Sonntag, 5. April 2020

Psalmsonntag

Gedanken:
Unausweichlich geht es für Jesus mit dem Einzug in Jerusalem zur letzten Etappe seiner irdischen Pilgerschaft. Sie ist geprägt von Extremen: Königliche Souveränität auf der einen und schmählichster Verbrechertod am Kreuz auf der anderen Seite bilden den Spannungsbogen, unter dem sich Jesu Leben in dieser Woche abspielt. Er ist mit seinen Jüngern auf dem Weg zum Osterfest nach Jerusalem. Trotz seines Scheiterns am Kreuz hält der Herr die Fäden in der Hand. Den Jüngern bleibt der tiefere Sinn von Jesu Weg verschlossen, sie führen lediglich ihren Auftrag aus, ahnen nicht, dass das Ende greifbar vor ihnen steht.
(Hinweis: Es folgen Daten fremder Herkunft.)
## src/rtl/rfos_pkg.sv

```systemverilog
`timescale 1ns / 1ps
// ----------------------------------------------------------------------------
// rfos_pkg
// Shared types, constants and helpers for the ring FIFO with overwrite and
// byte-prefix search.
// ----------------------------------------------------------------------------
package rfos_pkg;

	// Built geometry
	localparam int DEPTH       = 16;
	localparam int ENTRY_BYTES = 8;
	localparam int DATA_W      = 64;
	localparam int IDX_W       = $clog2(DEPTH);
	localparam int CNT_W       = $clog2(DEPTH + 1);
	localparam int MLEN_W      = 4;
	localparam int STAT_W      = 3;

	// Configuration port
	localparam int APB_DW = 32;
	localparam int ADDR_W = 3;
	localparam logic REG_MODE     = 1'b0;
	localparam logic REG_CAPACITY = 1'b1;
	localparam logic [CNT_W-1:0] CAP_RESET = CNT_W'(DEPTH);

	typedef enum logic [1:0] {
		OP_WRITE = 2'd0,
		OP_READ  = 2'd1,
		OP_FIND  = 2'd2,
		OP_DRAIN = 2'd3
	} op_t;

	typedef enum logic [STAT_W-1:0] {
		ST_WRITTEN  = 3'd0,
		ST_DROPPED  = 3'd1,
		ST_REJECTED = 3'd2,
		ST_READ_OK  = 3'd3,
		ST_EMPTY    = 3'd4,
		ST_MATCH    = 3'd5,
		ST_DONE     = 3'd6
	} status_t;

	typedef enum logic [1:0] {
		BK_IDLE,
		BK_FIND,
		BK_DRAIN
	} bk_state_t;

	// Classified item as it travels from front to back
	typedef struct packed {
		op_t               op;
		logic [DATA_W-1:0] data;
		logic [DATA_W-1:0] mask;
	} cmd_t;

	// One result item
	typedef struct packed {
		status_t           status;
		logic [DATA_W-1:0] data;
		logic [IDX_W-1:0]  position;
		logic [CNT_W-1:0]  count;
		logic              last;
	} res_t;

	// Configuration as seen by the back end
	typedef struct packed {
		logic             mode;
		logic [CNT_W-1:0] cap;
		logic             clear;
	} cfg_t;

	// Mask covering the low n bytes of an entry
	function automatic logic [DATA_W-1:0] byte_mask(input logic [MLEN_W-1:0] n);
		logic [DATA_W-1:0] m;
		m = '0;
		for (int b = 0; b < DATA_W / 8; b++) begin
			if (MLEN_W'(b) < n) begin
				m[b*8 +: 8] = 8'hFF;
			end
		end
		return m;
	endfunction

endpackage

```

## src/rtl/rfos_front.sv

```systemverilog
`timescale 1ns / 1ps
// ----------------------------------------------------------------------------
// rfos_front
// Accepts input items, classifies them (operation, entry width, compare mask)
// and holds them in a two-entry queue for the back end.
// ----------------------------------------------------------------------------
module rfos_front (
	input  logic                         clk,
	input  logic                         arst_n,
	input  logic                         in_valid,
	output logic                         in_ready,
	input  logic [1:0]                   operation,
	input  logic [rfos_pkg::DATA_W-1:0]  data,
	input  logic [rfos_pkg::MLEN_W-1:0]  match_len,
	output logic                         q_valid,
	output rfos_pkg::cmd_t               q_cmd,
	input  logic                         q_pop
);

	localparam logic [rfos_pkg::MLEN_W-1:0] MAX_LEN = rfos_pkg::MLEN_W'(rfos_pkg::ENTRY_BYTES);

	rfos_pkg::cmd_t    slot_q [2];
	logic              wr_ptr_q;
	logic              rd_ptr_q;
	logic [1:0]        fill_q;
	rfos_pkg::cmd_t    cmd_c;
	logic [rfos_pkg::MLEN_W-1:0] len_c;
	logic              push;

	// Classify: clamp the compare length, keep only the entry bytes
	always_comb begin
		len_c      = (match_len > MAX_LEN) ? MAX_LEN : match_len;
		cmd_c.op   = rfos_pkg::op_t'(operation);
		cmd_c.data = data & rfos_pkg::byte_mask(MAX_LEN);
		cmd_c.mask = rfos_pkg::byte_mask(len_c);
	end

	assign in_ready = (fill_q != 2'd2);
	assign push     = in_valid && in_ready;
	assign q_valid  = (fill_q != 2'd0);
	assign q_cmd    = slot_q[rd_ptr_q];

	// Queue payload
	always_ff @(posedge clk) begin
		if (push) begin
			slot_q[wr_ptr_q] <= cmd_c;
		end
	end

	// Queue pointers and occupancy
	always_ff @(posedge clk or negedge arst_n) begin
		if (!arst_n) begin
			wr_ptr_q <= 1'b0;
			rd_ptr_q <= 1'b0;
			fill_q   <= 2'd0;
		end else begin
			if (push) begin
				wr_ptr_q <= ~wr_ptr_q;
			end
			if (q_pop) begin
				rd_ptr_q <= ~rd_ptr_q;
			end
			unique case ({push, q_pop})
				2'b10:   fill_q <= fill_q + 2'd1;
				2'b01:   fill_q <= fill_q - 2'd1;
				default: fill_q <= fill_q;
			endcase
		end
	end

endmodule

```

## src/rtl/rfos_back.sv

```systemverilog
`timescale 1ns / 1ps
// ----------------------------------------------------------------------------
// rfos_back
// Executes queued items against the entry store: write and read, and find and
// drain at one entry per cycle while the output register is free; results go into an output register.
// ----------------------------------------------------------------------------
module rfos_back (
	input  logic           clk,
	input  logic           arst_n,
	input  rfos_pkg::cfg_t cfg,
	input  logic           q_valid,
	input  rfos_pkg::cmd_t q_cmd,
	output logic           q_pop,
	output logic           out_valid,
	input  logic           out_ready,
	output rfos_pkg::res_t res
);

	localparam int IW = rfos_pkg::IDX_W;
	localparam int CW = rfos_pkg::CNT_W;

	// Next ring index, wrapping at the effective capacity
	function automatic logic [IW-1:0] adv(input logic [IW-1:0] i, input logic [CW-1:0] c);
		logic [CW-1:0] n;
		n = CW'(i) + CW'(1);
		return (n >= c) ? '0 : n[IW-1:0];
	endfunction

	logic [rfos_pkg::DATA_W-1:0] store_q [rfos_pkg::DEPTH];

	rfos_pkg::bk_state_t state_q, state_d;
	logic [IW-1:0]  rd_idx_q, rd_idx_d;
	logic [IW-1:0]  wr_idx_q, wr_idx_d;
	logic [CW-1:0]  fill_q, fill_d;
	logic [IW-1:0]  walk_q, walk_d;
	logic [CW-1:0]  step_q, step_d;
	logic [CW-1:0]  tally_q, tally_d;
	rfos_pkg::cmd_t cmd_q;
	logic           ov_q;
	rfos_pkg::res_t res_q;

	logic           out_free;
	logic           emit;
	rfos_pkg::res_t res_c;
	logic           we;
	logic [IW-1:0]  raddr;
	logic [rfos_pkg::DATA_W-1:0] rdata;
	logic           hit;

	assign out_free = !ov_q || out_ready;

	// Store read port: walk pointer during find, read pointer otherwise
	assign raddr = (state_q == rfos_pkg::BK_FIND) ? walk_q : rd_idx_q;
	assign rdata = store_q[raddr];
	assign hit   = ((rdata ^ cmd_q.data) & cmd_q.mask) == '0;

	// Next state
	always_comb begin
		state_d = state_q;
		unique case (state_q)
			rfos_pkg::BK_IDLE: begin
				if (q_valid && out_free && fill_q != '0) begin
					if (q_cmd.op == rfos_pkg::OP_FIND) begin
						state_d = rfos_pkg::BK_FIND;
					end else if (q_cmd.op == rfos_pkg::OP_DRAIN) begin
						state_d = rfos_pkg::BK_DRAIN;
					end
				end
			end
			rfos_pkg::BK_FIND: begin
				if (out_free && step_q == fill_q) begin
					state_d = rfos_pkg::BK_IDLE;
				end
			end
			rfos_pkg::BK_DRAIN: begin
				if (out_free && fill_q == '0) begin
					state_d = rfos_pkg::BK_IDLE;
				end
			end
			default: state_d = rfos_pkg::BK_IDLE;
		endcase
	end

	// Datapath and results
	always_comb begin
		q_pop    = 1'b0;
		emit     = 1'b0;
		we       = 1'b0;
		res_c    = '{status: rfos_pkg::ST_EMPTY, data: '0, position: '0, count: '0,
			last: 1'b1};
		rd_idx_d = rd_idx_q;
		wr_idx_d = wr_idx_q;
		fill_d   = fill_q;
		walk_d   = walk_q;
		step_d   = step_q;
		tally_d  = tally_q;
		unique case (state_q)
			rfos_pkg::BK_IDLE: begin
				if (q_valid && out_free) begin
					q_pop = 1'b1;
					unique case (q_cmd.op)
						rfos_pkg::OP_WRITE: begin
							emit = 1'b1;
							if (fill_q >= cfg.cap && !cfg.mode) begin
								res_c.status = rfos_pkg::ST_REJECTED;
							end else begin
								we       = 1'b1;
								wr_idx_d = adv(wr_idx_q, cfg.cap);
								if (fill_q >= cfg.cap) begin
									res_c.status = rfos_pkg::ST_DROPPED;
									rd_idx_d     = adv(rd_idx_q, cfg.cap);
								end else begin
									res_c.status = rfos_pkg::ST_WRITTEN;
									fill_d       = fill_q + CW'(1);
								end
							end
						end
						rfos_pkg::OP_READ: begin
							emit = 1'b1;
							if (fill_q != '0) begin
								res_c.status = rfos_pkg::ST_READ_OK;
								res_c.data   = rdata;
								rd_idx_d     = adv(rd_idx_q, cfg.cap);
								fill_d       = fill_q - CW'(1);
							end
						end
						rfos_pkg::OP_FIND: begin
							walk_d  = rd_idx_q;
							step_d  = '0;
							tally_d = '0;
							if (fill_q == '0) begin
								emit         = 1'b1;
								res_c.status = rfos_pkg::ST_DONE;
							end
						end
						rfos_pkg::OP_DRAIN: begin
							tally_d = '0;
							if (fill_q == '0) begin
								emit = 1'b1;
							end
						end
						default: ;
					endcase
				end
			end
			rfos_pkg::BK_FIND: begin
				if (out_free) begin
					if (step_q == fill_q) begin
						emit         = 1'b1;
						res_c.status = rfos_pkg::ST_DONE;
						res_c.count  = tally_q;
					end else begin
						if (hit) begin
							emit           = 1'b1;
							res_c.status   = rfos_pkg::ST_MATCH;
							res_c.data     = rdata;
							res_c.position = step_q[IW-1:0];
							res_c.last     = 1'b0;
							tally_d        = tally_q + CW'(1);
						end
						step_d = step_q + CW'(1);
						walk_d = adv(walk_q, cfg.cap);
					end
				end
			end
			rfos_pkg::BK_DRAIN: begin
				if (out_free) begin
					emit = 1'b1;
					if (fill_q == '0) begin
						res_c.count = tally_q;
					end else begin
						res_c.status = rfos_pkg::ST_READ_OK;
						res_c.data   = rdata;
						res_c.last   = 1'b0;
						rd_idx_d     = adv(rd_idx_q, cfg.cap);
						fill_d       = fill_q - CW'(1);
						tally_d      = tally_q + CW'(1);
					end
				end
			end
			default: ;
		endcase
	end

	// Entry store
	always_ff @(posedge clk) begin
		if (we) begin
			store_q[wr_idx_q] <= q_cmd.data;
		end
	end

	// Latched key and mask for the walk; result payload
	always_ff @(posedge clk) begin
		if (q_pop) begin
			cmd_q <= q_cmd;
		end
		if (emit) begin
			res_q <= res_c;
		end
	end

	// Control state
	always_ff @(posedge clk or negedge arst_n) begin
		if (!arst_n) begin
			state_q  <= rfos_pkg::BK_IDLE;
			rd_idx_q <= '0;
			wr_idx_q <= '0;
			fill_q   <= '0;
			walk_q   <= '0;
			step_q   <= '0;
			tally_q  <= '0;
			ov_q     <= 1'b0;
		end else begin
			state_q <= state_d;
			walk_q  <= walk_d;
			step_q  <= step_d;
			tally_q <= tally_d;
			if (cfg.clear) begin
				rd_idx_q <= '0;
				wr_idx_q <= '0;
				fill_q   <= '0;
			end else begin
				rd_idx_q <= rd_idx_d;
				wr_idx_q <= wr_idx_d;
				fill_q   <= fill_d;
			end
			if (emit) begin
				ov_q <= 1'b1;
			end else if (out_ready) begin
				ov_q <= 1'b0;
			end
		end
	end

	assign out_valid = ov_q;
	assign res       = res_q;

endmodule

```

## src/rtl/ring_fifo_overwrite_search_core.sv

```systemverilog
`timescale 1ns / 1ps
// ----------------------------------------------------------------------------
// ring_fifo_overwrite_search_core
// Circular FIFO with drop-oldest option and byte-prefix search; APB registers
// for mode and capacity.
// ----------------------------------------------------------------------------
// Path: with the back end idle, a write or read, or an empty find or drain,
//   passes the front queue and output register; a walk enters its state first.
// Throughput: write and read one item per cycle while the output is free;
//   find and drain one stored entry per cycle, also while the output is free.
// Reset: FIFO empty, indices zero, mode 0, capacity 16; entries are not cleared.
// ----------------------------------------------------------------------------
module ring_fifo_overwrite_search_core (
	input  logic                          clk,
	input  logic                          arst_n,
	// APB configuration port
	input  logic                          psel,
	input  logic                          penable,
	input  logic                          pwrite,
	input  logic [rfos_pkg::ADDR_W-1:0]   paddr,
	input  logic [rfos_pkg::APB_DW-1:0]   pwdata,
	output logic [rfos_pkg::APB_DW-1:0]   prdata,
	output logic                          pready,
	// Input items
	input  logic                          in_valid,
	output logic                          in_ready,
	input  logic [1:0]                    operation,
	input  logic [rfos_pkg::DATA_W-1:0]   data,
	input  logic [rfos_pkg::MLEN_W-1:0]   match_len,
	// Result items
	output logic                          out_valid,
	input  logic                          out_ready,
	output logic [rfos_pkg::STAT_W-1:0]   status,
	output logic [rfos_pkg::DATA_W-1:0]   entry_data,
	output logic [rfos_pkg::IDX_W-1:0]    position,
	output logic [rfos_pkg::CNT_W-1:0]    count,
	output logic                          last
);

	localparam int CW = rfos_pkg::CNT_W;

	logic           mode_q;
	logic [CW-1:0]  capacity_q;
	logic           reg_wr;
	logic           reg_sel;
	logic [CW-1:0]  cap_eff;
	rfos_pkg::cfg_t cfg;
	logic           q_valid;
	logic           q_pop;
	rfos_pkg::cmd_t q_cmd;
	rfos_pkg::res_t res;

	assign pready  = 1'b1;
	assign reg_wr  = psel && penable && pwrite && pready;
	assign reg_sel = paddr[rfos_pkg::ADDR_W-1];

	// Register file
	always_ff @(posedge clk or negedge arst_n) begin
		if (!arst_n) begin
			mode_q     <= 1'b0;
			capacity_q <= rfos_pkg::CAP_RESET;
		end else if (reg_wr) begin
			unique case (reg_sel)
				rfos_pkg::REG_MODE:     mode_q     <= pwdata[0];
				rfos_pkg::REG_CAPACITY: capacity_q <= pwdata[CW-1:0];
				default: ;
			endcase
		end
	end

	// Register read back
	always_comb begin
		prdata = '0;
		unique case (reg_sel)
			rfos_pkg::REG_MODE:     prdata[0]      = mode_q;
			rfos_pkg::REG_CAPACITY: prdata[CW-1:0] = capacity_q;
			default: ;
		endcase
	end

	// Capacity clamped to 1..DEPTH
	always_comb begin
		if (capacity_q == '0) begin
			cap_eff = CW'(1);
		end else if (capacity_q > rfos_pkg::CAP_RESET) begin
			cap_eff = rfos_pkg::CAP_RESET;
		end else begin
			cap_eff = capacity_q;
		end
	end

	assign cfg.mode  = mode_q;
	assign cfg.cap   = cap_eff;
	assign cfg.clear = reg_wr && (reg_sel == rfos_pkg::REG_CAPACITY);

	rfos_front u_front (
		.clk       (clk),
		.arst_n    (arst_n),
		.in_valid  (in_valid),
		.in_ready  (in_ready),
		.operation (operation),
		.data      (data),
		.match_len (match_len),
		.q_valid   (q_valid),
		.q_cmd     (q_cmd),
		.q_pop     (q_pop)
	);

	rfos_back u_back (
		.clk       (clk),
		.arst_n    (arst_n),
		.cfg       (cfg),
		.q_valid   (q_valid),
		.q_cmd     (q_cmd),
		.q_pop     (q_pop),
		.out_valid (out_valid),
		.out_ready (out_ready),
		.res       (res)
	);

	assign status     = res.status;
	assign entry_data = res.data;
	assign position   = res.position;
	assign count      = res.count;
	assign last       = res.last;

endmodule
```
In der kurzen Szene bleibt Jesus den Maßstäben seiner Verkündigung und der seiner Jünger treu: Er schickt sie zu zweit vor sich her, denn nur mit einem anderen Menschen an der Seite kann ich richtig Zeugnis für das Wort Gottes ablegen.
Sr. M. Ancilla Ernstberger, Augustiner Chorfrau

Gebet:
Gib uns den Mut, mit dir zu gehen, nicht nur, weil es die anderen tun, sondern weil es uns selbst etwas bedeutet, weil dein Wort uns erreicht hat.

Ja, Jesus hatte alles in der Hand, er wusste was ihn erwartet. Er hätte alles abwenden können, aber seine Liebe und gehorsam waren stärker.